Por mi parte, avanzaría la hipótesis de que él percibe la falta de algo significativo en la vida de muchos fieles, laicos o religiosos: una conciencia de nuestra humanidad y de su necesidad de algo más grande. Como explica el propio Francisco, cuando una vez le preguntaron si aprobaba la homosexualidad, respondió: «Dime, Dios, cuando mira a una persona homosexual, ¿aprueba su existencia con afecto o la rechaza y la condena?». Y continúa: «Hay que tener siempre en cuenta a la persona».
¡Esta es la cuestión! Debemos tener en cuenta a la persona. También a nuestra propia persona. Cómo es posible que percibamos la necesidad de algo más grande, de la “salvación” (no somos siquiera capaces de comprender qué significa esta palabra sin ese sentido de necesidad), la necesidad de la Iglesia, si antes no hemos tenido en cuenta nuestra persona, ¿cómo vamos entonces a estar preparados para tener en cuenta a cualquier persona sencillamente porque existe? Por eso Francisco va directo al corazón del problema cuando afirma que «el anuncio del amor salvífico de Dios es previo a la obligación moral y religiosa». Le preocupa el hecho de que hoy «parece a veces que prevalece el orden inverso». Sea cual sea nuestra visión de la Iglesia, si nuestro interés por la Iglesia – o por la religión en su conjunto – se reduce a puras cuestiones [teóricas], hemos perdido el norte. Si la preocupación que nos mueve es la de defender tenazmente la ortodoxia doctrinal, también en este caso hemos perdido el norte.
El norte es la vida misma – nuestro bien más querido, porque nos permite abrirnos al infinito. Y abriéndonos al infinito nos introduce en el drama de la vida, con todos nuestros sufrimientos, heridas, alegrías, y sí, también nuestro pecado. Si tratamos sencillamente de preservar la tradición por amor a ella misma, dice el Papa, entonces «la fe se convierte en una ideología entre tantas otras».

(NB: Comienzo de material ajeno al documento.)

**src/hdl/rde_pkg.sv**
```systemverilog
`timescale 1ns / 1ps
`default_nettype none
// ----------------------------------------------------------------------------
// rde_pkg
// Types, constants and helpers shared by the radix digit emitter modules.
// ----------------------------------------------------------------------------
package rde_pkg;

  // Width of the value port and default for the used value bits
  localparam int VAL_W          = 31;
  localparam int VALUE_BITS_DEF = 31;

  // BCD word: ten decimal digits cover any 31-bit value
  localparam int BCD_W   = 40;
  localparam int DIG_DEC = BCD_W / 4;

  // Digit word carried to the back end: multiple of 12 (fits 1, 3 and 4 bit
  // digits) and no narrower than the BCD word
  localparam int WORD_W = 48;
  localparam int CNT_W  = $clog2(WORD_W + 1);

  localparam int QUEUE_DEPTH = 2;

  localparam logic [6:0] SYM_DIGIT_BASE = 7'd48;
  localparam logic [6:0] SYM_ALPHA_BASE = 7'd55;
  localparam logic [3:0] DEC_RADIX      = 4'd10;

  typedef enum logic [1:0] {
    RADIX_BIN = 2'd0,
    RADIX_OCT = 2'd1,
    RADIX_DEC = 2'd2,
    RADIX_HEX = 2'd3
  } radix_t;

  typedef enum logic [1:0] {
    F_IDLE,
    F_CONV,
    F_PUSH
  } front_state_t;

  typedef enum logic {
    B_IDLE,
    B_RUN
  } back_state_t;

  // One queued item: digits left-aligned in word, ndig digits to walk
  typedef struct packed {
    radix_t              mode;
    logic                empty;
    logic [CNT_W-1:0]    ndig;
    logic [WORD_W-1:0]   word;
  } rde_entry_t;

  function automatic logic [6:0] sym_of(input logic [3:0] d);
    logic [6:0] d7;
    d7 = {3'b000, d};
    return (d < DEC_RADIX) ? (d7 + SYM_DIGIT_BASE) : (d7 + SYM_ALPHA_BASE);
  endfunction

endpackage
`default_nettype wire

```
**src/hdl/rde_front.sv**
```systemverilog
`timescale 1ns / 1ps
`default_nettype none
// ----------------------------------------------------------------------------
// rde_front
// Takes a beat, masks the value, runs the binary to BCD pass for decimal
// items and pushes a left-aligned digit word into the queue.
// ----------------------------------------------------------------------------
module rde_front import rde_pkg::*; #(
  parameter int VALUE_BITS = VALUE_BITS_DEF
) (
  input  wire logic             clk,
  input  wire logic             rst_n,
  input  wire logic             start,
  output logic                  busy,
  input  wire logic [1:0]       in_op,
  input  wire logic [VAL_W-1:0] in_value,
  input  wire logic             q_full,
  output logic                  q_push,
  output rde_entry_t            q_entry
);

  localparam int EFF_BITS = (VALUE_BITS < VAL_W) ? VALUE_BITS : VAL_W;
  localparam int BC_W     = $clog2(EFF_BITS + 1);
  localparam int DIG_BIN  = EFF_BITS;
  localparam int DIG_OCT  = (EFF_BITS + 2) / 3;
  localparam int DIG_HEX  = (EFF_BITS + 3) / 4;
  localparam int SH_BIN   = WORD_W - DIG_BIN;
  localparam int SH_OCT   = WORD_W - 3 * DIG_OCT;
  localparam int SH_HEX   = WORD_W - 4 * DIG_HEX;
  localparam int SH_DEC   = WORD_W - BCD_W;

  front_state_t          state_r, state_nxt;
  radix_t                mode_r, mode_nxt;
  logic                  zero_r, zero_nxt;
  logic [EFF_BITS-1:0]   sr_r, sr_nxt;
  logic [BCD_W-1:0]      bcd_r, bcd_nxt;
  logic [BC_W-1:0]       bc_r, bc_nxt;

  logic [EFF_BITS-1:0]   val_in;
  logic [BCD_W-1:0]      bcd_adj;
  logic [WORD_W-1:0]     value_ext;
  logic [WORD_W-1:0]     bcd_ext;

  assign val_in    = in_value[EFF_BITS-1:0];
  assign value_ext = {{(WORD_W - EFF_BITS){1'b0}}, sr_r};
  assign bcd_ext   = {{(WORD_W - BCD_W){1'b0}}, bcd_r};

  // Add-3 correction on every BCD digit before the shift
  always_comb begin
    for (int i = 0; i < DIG_DEC; i++) begin
      bcd_adj[4*i +: 4] = (bcd_r[4*i +: 4] >= 4'd5) ? (bcd_r[4*i +: 4] + 4'd3)
                                                     : bcd_r[4*i +: 4];
    end
  end

  always_ff @(posedge clk) begin
    if (!rst_n) begin
      state_r <= F_IDLE;
    end else begin
      state_r <= state_nxt;
    end
  end

  always_ff @(posedge clk) begin
    mode_r <= mode_nxt;
    zero_r <= zero_nxt;
    sr_r   <= sr_nxt;
    bcd_r  <= bcd_nxt;
    bc_r   <= bc_nxt;
  end

  always_comb begin
    state_nxt = state_r;
    mode_nxt  = mode_r;
    zero_nxt  = zero_r;
    sr_nxt    = sr_r;
    bcd_nxt   = bcd_r;
    bc_nxt    = bc_r;
    q_push    = 1'b0;
    busy      = (state_r != F_IDLE);

    unique case (state_r)
      F_IDLE: begin
        if (start) begin
          mode_nxt  = radix_t'(in_op);
          sr_nxt    = val_in;
          zero_nxt  = (val_in == '0);
          bcd_nxt   = '0;
          bc_nxt    = BC_W'(EFF_BITS);
          state_nxt = ((radix_t'(in_op) == RADIX_DEC) && (val_in != '0)) ? F_CONV
                                                                         : F_PUSH;
        end
      end
      F_CONV: begin
        bcd_nxt = {bcd_adj[BCD_W-2:0], sr_r[EFF_BITS-1]};
        sr_nxt  = sr_r << 1;
        bc_nxt  = bc_r - 1'b1;
        if (bc_r == BC_W'(1)) begin
          state_nxt = F_PUSH;
        end
      end
      F_PUSH: begin
        if (!q_full) begin
          q_push    = 1'b1;
          state_nxt = F_IDLE;
        end
      end
      default: begin
        state_nxt = F_IDLE;
      end
    endcase
  end

  // Queue entry: digits aligned so the top digit sits at the word's MSB
  always_comb begin
    q_entry.mode  = mode_r;
    q_entry.empty = zero_r;
    unique case (mode_r)
      RADIX_BIN: begin
        q_entry.ndig = CNT_W'(DIG_BIN);
        q_entry.word = value_ext << SH_BIN;
      end
      RADIX_OCT: begin
        q_entry.ndig = CNT_W'(DIG_OCT);
        q_entry.word = value_ext << SH_OCT;
      end
      RADIX_HEX: begin
        q_entry.ndig = CNT_W'(DIG_HEX);
        q_entry.word = value_ext << SH_HEX;
      end
      RADIX_DEC: begin
        q_entry.ndig = CNT_W'(DIG_DEC);
        q_entry.word = bcd_ext << SH_DEC;
      end
      default: begin
        q_entry.ndig = CNT_W'(DIG_BIN);
        q_entry.word = value_ext << SH_BIN;
      end
    endcase
    // zero value: a single empty result
    if (zero_r) begin
      q_entry.ndig = CNT_W'(1);
      q_entry.word = '0;
    end
  end

endmodule
`default_nettype wire

```
**src/hdl/rde_queue.sv**
```systemverilog
`timescale 1ns / 1ps
`default_nettype none
// ----------------------------------------------------------------------------
// rde_queue
// Small register FIFO between the front and back ends.
// ----------------------------------------------------------------------------
module rde_queue import rde_pkg::*; (
  input  wire logic       clk,
  input  wire logic       rst_n,
  input  wire logic       push,
  input  rde_entry_t      push_data,
  output logic            full,
  input  wire logic       pop,
  output rde_entry_t      pop_data,
  output logic            empty
);

  localparam int PTR_W = (QUEUE_DEPTH > 1) ? $clog2(QUEUE_DEPTH) : 1;
  localparam int CNT_QW = $clog2(QUEUE_DEPTH + 1);

  rde_entry_t          q_r [QUEUE_DEPTH];
  logic [PTR_W-1:0]    wr_ptr_r, wr_ptr_nxt;
  logic [PTR_W-1:0]    rd_ptr_r, rd_ptr_nxt;
  logic [CNT_QW-1:0]   count_r, count_nxt;

  assign full     = (count_r == CNT_QW'(QUEUE_DEPTH));
  assign empty    = (count_r == '0);
  assign pop_data = q_r[rd_ptr_r];

  always_comb begin
    wr_ptr_nxt = wr_ptr_r;
    rd_ptr_nxt = rd_ptr_r;
    count_nxt  = count_r;
    if (push) begin
      wr_ptr_nxt = (wr_ptr_r == PTR_W'(QUEUE_DEPTH - 1)) ? '0 : wr_ptr_r + 1'b1;
    end
    if (pop) begin
      rd_ptr_nxt = (rd_ptr_r == PTR_W'(QUEUE_DEPTH - 1)) ? '0 : rd_ptr_r + 1'b1;
    end
    if (push && !pop) begin
      count_nxt = count_r + 1'b1;
    end else if (pop && !push) begin
      count_nxt = count_r - 1'b1;
    end
  end

  always_ff @(posedge clk) begin
    if (!rst_n) begin
      wr_ptr_r <= '0;
      rd_ptr_r <= '0;
      count_r  <= '0;
    end else begin
      wr_ptr_r <= wr_ptr_nxt;
      rd_ptr_r <= rd_ptr_nxt;
      count_r  <= count_nxt;
    end
  end

  always_ff @(posedge clk) begin
    if (push) begin
      q_r[wr_ptr_r] <= push_data;
    end
  end

endmodule
`default_nettype wire

```
**src/hdl/rde_back.sv**
```systemverilog
`timescale 1ns / 1ps
`default_nettype none
// ----------------------------------------------------------------------------
// rde_back
// Walks the queued digit word from the top, one digit a cycle, drops
// leading zeros and registers each result beat.
// ----------------------------------------------------------------------------
module rde_back import rde_pkg::*; (
  input  wire logic   clk,
  input  wire logic   rst_n,
  input  wire logic   q_empty,
  input  rde_entry_t  q_entry,
  output logic        q_pop,
  output logic        out_strobe,
  output logic [3:0]  out_digit,
  output logic [6:0]  out_symbol,
  output logic        out_empty_res,
  output logic        out_last
);

  back_state_t         state_r, state_nxt;
  logic [WORD_W-1:0]   word_r, word_nxt;
  logic [CNT_W-1:0]    cnt_r, cnt_nxt;
  radix_t              mode_r, mode_nxt;
  logic                empty_r, empty_nxt;
  logic                seen_r, seen_nxt;

  logic                strobe_r, strobe_nxt;
  logic [3:0]          digit_r, digit_nxt;
  logic [6:0]          symbol_r, symbol_nxt;
  logic                oempty_r, oempty_nxt;
  logic                last_r, last_nxt;

  logic [3:0]          dig;
  logic [WORD_W-1:0]   word_shift;
  logic                emit;
  logic                do_load;

  // top digit of the word and the word moved on by one digit
  always_comb begin
    unique case (mode_r)
      RADIX_BIN: begin
        dig        = {3'b000, word_r[WORD_W-1]};
        word_shift = word_r << 1;
      end
      RADIX_OCT: begin
        dig        = {1'b0, word_r[WORD_W-1 -: 3]};
        word_shift = word_r << 3;
      end
      RADIX_DEC, RADIX_HEX: begin
        dig        = word_r[WORD_W-1 -: 4];
        word_shift = word_r << 4;
      end
      default: begin
        dig        = word_r[WORD_W-1 -: 4];
        word_shift = word_r << 4;
      end
    endcase
  end

  assign emit = empty_r || seen_r || (dig != 4'd0) || (cnt_r == CNT_W'(1));

  always_comb begin
    state_nxt  = state_r;
    word_nxt   = word_r;
    cnt_nxt    = cnt_r;
    mode_nxt   = mode_r;
    empty_nxt  = empty_r;
    seen_nxt   = seen_r;
    strobe_nxt = 1'b0;
    digit_nxt  = digit_r;
    symbol_nxt = symbol_r;
    oempty_nxt = oempty_r;
    last_nxt   = last_r;
    do_load    = 1'b0;

    unique case (state_r)
      B_IDLE: begin
        do_load = !q_empty;
      end
      B_RUN: begin
        strobe_nxt = emit;
        digit_nxt  = dig;
        // zero value: the empty beat carries no character
        symbol_nxt = empty_r ? 7'd0 : sym_of(dig);
        oempty_nxt = empty_r;
        last_nxt   = (cnt_r == CNT_W'(1));
        seen_nxt   = seen_r | (dig != 4'd0);
        word_nxt   = word_shift;
        cnt_nxt    = cnt_r - 1'b1;
        if (cnt_r == CNT_W'(1)) begin
          state_nxt = B_IDLE;
          do_load   = !q_empty;
        end
      end
      default: begin
        state_nxt = B_IDLE;
      end
    endcase

    q_pop = do_load;
    if (do_load) begin
      word_nxt  = q_entry.word;
      cnt_nxt   = q_entry.ndig;
      mode_nxt  = q_entry.mode;
      empty_nxt = q_entry.empty;
      seen_nxt  = 1'b0;
      state_nxt = B_RUN;
    end
  end

  always_ff @(posedge clk) begin
    if (!rst_n) begin
      state_r  <= B_IDLE;
      strobe_r <= 1'b0;
    end else begin
      state_r  <= state_nxt;
      strobe_r <= strobe_nxt;
    end
  end

  always_ff @(posedge clk) begin
    word_r   <= word_nxt;
    cnt_r    <= cnt_nxt;
    mode_r   <= mode_nxt;
    empty_r  <= empty_nxt;
    seen_r   <= seen_nxt;
    digit_r  <= digit_nxt;
    symbol_r <= symbol_nxt;
    oempty_r <= oempty_nxt;
    last_r   <= last_nxt;
  end

  assign out_strobe    = strobe_r;
  assign out_digit     = digit_r;
  assign out_symbol    = symbol_r;
  assign out_empty_res = oempty_r;
  assign out_last      = last_r;

endmodule
`default_nettype wire

```
**src/hdl/radix_digit_emitter.sv**
```systemverilog
`timescale 1ns / 1ps
`default_nettype none
// ----------------------------------------------------------------------------
// radix_digit_emitter
// Emits the digits of a value in binary, octal, decimal or hex, most
// significant first, one result beat per digit, leading zeros dropped.
// ----------------------------------------------------------------------------
// Order: the front end takes the start beat, runs the BCD pass for nonzero
//   decimal items (one bit per cycle) and pushes the digit word into the queue;
//   the back end walks it, and every leading zero slot delays the first beat,
//   as does waiting behind a queued item. The back end walks 31 / 11 / 8 / 10
//   digit slots per item (bin / oct / hex / dec, for 31 value bits), 1 for a
//   zero value; the front end overlaps with the digit walk through a two-entry
//   queue. Busy is high while the front end holds an item.
// Reset: synchronous, active low; clears both state machines, the queue
//   and the strobe. The receiver cannot stall results.
// ----------------------------------------------------------------------------
module radix_digit_emitter import rde_pkg::*; #(
  parameter int VALUE_BITS = VALUE_BITS_DEF
) (
  input  wire logic             clk,
  input  wire logic             rst_n,
  // input beat: taken when start is high and busy is low
  input  wire logic             start,
  output logic                  busy,
  input  wire logic [1:0]       in_op,
  input  wire logic [VAL_W-1:0] in_value,
  // result beat: valid for the one cycle that out_strobe is high
  output logic                  out_strobe,
  output logic [3:0]            out_digit,
  output logic [6:0]            out_symbol,
  output logic                  out_empty_res,
  output logic                  out_last
);

  // front -> queue
  logic        q_push;
  logic        q_full;
  rde_entry_t  q_in;
  // queue -> back
  logic        q_pop;
  logic        q_empty;
  rde_entry_t  q_out;

  // Front: masks the value to VALUE_BITS, runs the shift-and-add-3 pass for
  // decimal, and aligns the digit word so the top digit is at the MSB.
  rde_front #(
    .VALUE_BITS (VALUE_BITS)
  ) u_front (
    .clk      (clk),
    .rst_n    (rst_n),
    .start    (start),
    .busy     (busy),
    .in_op    (in_op),
    .in_value (in_value),
    .q_full   (q_full),
    .q_push   (q_push),
    .q_entry  (q_in)
  );

  // Decouples the BCD pass from the digit walk so both can run at once.
  rde_queue u_queue (
    .clk       (clk),
    .rst_n     (rst_n),
    .push      (q_push),
    .push_data (q_in),
    .full      (q_full),
    .pop       (q_pop),
    .pop_data  (q_out),
    .empty     (q_empty)
  );

  // Back: one digit slot per cycle; leading zero slots are walked but give
  // no beat. The final slot always gives a beat with out_last set.
  rde_back u_back (
    .clk           (clk),
    .rst_n         (rst_n),
    .q_empty       (q_empty),
    .q_entry       (q_out),
    .q_pop         (q_pop),
    .out_strobe    (out_strobe),
    .out_digit     (out_digit),
    .out_symbol    (out_symbol),
    .out_empty_res (out_empty_res),
    .out_last      (out_last)
  );

endmodule
`default_nettype wire

```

La tradición y la memoria del pasado tienen su propia función, afirma Francisco, pues «tienen que ayudarnos a reunir el valor necesario para abrir espacios nuevos a Dios». «Abrir», dice Francisco. No podemos volvernos introvertidos intentando corregir nuestro pecado o los males de este mundo, o tratando de salvar el mundo repitiendo fórmulas doctrinales. Francisco dice ante todo que «hay que encontrar a Dios en nuestro hoy». Este mundo imperfecto, con todos sus males y su turbación, su descontento, su violencia, su odio, su rabia y sus heridas, es también el lugar bendito donde da comienzo la redención. De modo que Francisco ha corrido un riesgo con sus declaraciones. Ha apostado por nuestra libertad. Y nos deja ante una opción sencilla: ¿queremos continuar con nuestro viejo modo de mirar a la Iglesia, en términos ideológicos, atacándola o defendiéndola mediante conceptos políticos o ideológicos? ¿O estamos dispuestos a aceptar su invitación a «tener en cuenta a la persona» (incluida nuestra propia persona), que necesita ser salvada, abriéndonos por tanto a los otros y al infinito?